Again, if in the Incarnation the recapitulation and fulfillment of all creation takes place, a consistent application of this evolutionistic theology would demand one of two alternatives: either an ultimate and comprehensive multiplicity in which every Single creature of whatever kind—every elephant, dog, mosquito, and so on—would, in Christ, participate in the eternal state; or an ultimate and concentrated simplicity in which Christ alone would remain, in Himself uniquely and adequately the embodiment of the whole created order. It should be all or One, the whole gamut or the highest, the all-inclusive, alone. The special preservation of mankind, who represents but the second highest level in the series, would seem to be an incongruous tertium quid.

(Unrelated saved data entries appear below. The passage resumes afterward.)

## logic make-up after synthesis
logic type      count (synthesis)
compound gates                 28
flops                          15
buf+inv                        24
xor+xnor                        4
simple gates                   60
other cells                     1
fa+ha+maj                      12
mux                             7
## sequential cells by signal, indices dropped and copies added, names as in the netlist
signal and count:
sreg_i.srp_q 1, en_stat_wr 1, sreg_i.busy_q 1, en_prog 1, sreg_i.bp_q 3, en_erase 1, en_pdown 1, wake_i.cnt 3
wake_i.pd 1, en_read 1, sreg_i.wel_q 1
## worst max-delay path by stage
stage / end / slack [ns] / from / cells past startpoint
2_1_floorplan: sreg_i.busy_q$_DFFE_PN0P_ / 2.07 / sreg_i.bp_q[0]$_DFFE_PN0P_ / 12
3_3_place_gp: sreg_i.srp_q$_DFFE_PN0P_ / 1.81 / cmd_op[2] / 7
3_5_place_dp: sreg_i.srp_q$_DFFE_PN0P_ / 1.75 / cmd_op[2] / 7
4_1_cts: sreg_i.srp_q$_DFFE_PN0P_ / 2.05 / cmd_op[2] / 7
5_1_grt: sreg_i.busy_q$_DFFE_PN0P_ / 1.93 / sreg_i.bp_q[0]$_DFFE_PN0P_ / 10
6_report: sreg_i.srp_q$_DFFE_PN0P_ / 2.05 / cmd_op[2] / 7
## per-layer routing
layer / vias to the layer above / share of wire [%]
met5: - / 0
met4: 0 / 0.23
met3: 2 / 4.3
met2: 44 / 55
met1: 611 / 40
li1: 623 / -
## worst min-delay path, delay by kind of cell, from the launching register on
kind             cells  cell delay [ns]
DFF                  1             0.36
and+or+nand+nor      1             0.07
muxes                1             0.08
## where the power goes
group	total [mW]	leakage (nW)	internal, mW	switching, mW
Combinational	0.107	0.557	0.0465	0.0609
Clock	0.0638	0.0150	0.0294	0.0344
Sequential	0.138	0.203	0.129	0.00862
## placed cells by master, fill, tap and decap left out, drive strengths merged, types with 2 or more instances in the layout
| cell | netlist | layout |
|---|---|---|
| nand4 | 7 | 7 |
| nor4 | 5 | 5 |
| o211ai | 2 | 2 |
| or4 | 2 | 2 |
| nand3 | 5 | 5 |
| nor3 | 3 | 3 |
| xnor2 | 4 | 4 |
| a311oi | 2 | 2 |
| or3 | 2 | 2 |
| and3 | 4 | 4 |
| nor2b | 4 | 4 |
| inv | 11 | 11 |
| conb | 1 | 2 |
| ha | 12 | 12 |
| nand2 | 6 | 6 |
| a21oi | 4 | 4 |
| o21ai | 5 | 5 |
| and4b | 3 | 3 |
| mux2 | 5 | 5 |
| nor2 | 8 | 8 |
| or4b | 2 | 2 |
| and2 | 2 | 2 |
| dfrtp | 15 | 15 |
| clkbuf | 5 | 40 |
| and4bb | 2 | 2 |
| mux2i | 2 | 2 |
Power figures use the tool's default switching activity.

It must further be objected that this system is seriously at variance with Holy Scripture. To be sure, the Bible views man as the crown of creation, though not in any evolutionistic sense. He is not, however, depicted as being in any way deficient either organically or metaphysically; on the contrary, Scripture teaches that man as originally created enjoyed complete integration and self-fulfillment. The blessedness of his state was guaranteed by his experience of unclouded communion with his Maker. Frustration and estrangement were consequent upon his wanton rebellion against the God who had showed him nothing but grace and goodness. In other words, it is sin and not ontological finiteness which is at the root of all man’s problems. Again, Scripture associates the Incarnation with sin, never with biology. The Gospel message is that “Christ Jesus came into the world to save sinners”; but this theory makes it quite unnecessary to consider the Incarnation as connected with human sin, for its fundamental concept is not of humanity as fallen, but as risen and, in the very nature of things, demanding the crowning experience of elevation to the eternal state. Not that it should be thought that it is the intention of theologians of this school to deny or belittle sin and its effects. Their contention is that sin could not overthrow the divine purpose in creation, which involved the Incarnation, sin or no sin.
Quite understandably, this outlook is conducive towards hopes for the universal restoration of all men. For sin to bring it about that any, whether many or few, should not participate in the Christian consummation, would be a contradiction in the system; it would be a victory for sin. In any case, if it is true that all mankind are embraced and elevated by the Incarnation, whether they know it and desire it or not, whether repentant or not, then all that is needful is to exhort men to become what they are—the imperative must be added to the indicative. No one who wishes to repudiate his being in Christ can ultimately succeed in doing so. It is true that the Scripture speaks of God’s purpose for the summing up of all things in Christ, but it is a soteriological purpose, to be realized in the “new heavens and new earth” when every rebellious creature will have been judged and punished. It is true that the standing of the redeemed is “in Christ,” but this is not the result of an organic or ontological elevation of humanity to a divine or ultra-human level (in which case humanity would no longer be humanity). but rather is it the result of spiritual union with Christ by faith, whereby communion with God is restored and man attains his full and intended stature. It is true that sin cannot frustrate the eternal purposes of God, but Scripture portrays the punishment of the unrepentant and the damnation of hell as a vindication, and not a frustration, of God’s power and justice.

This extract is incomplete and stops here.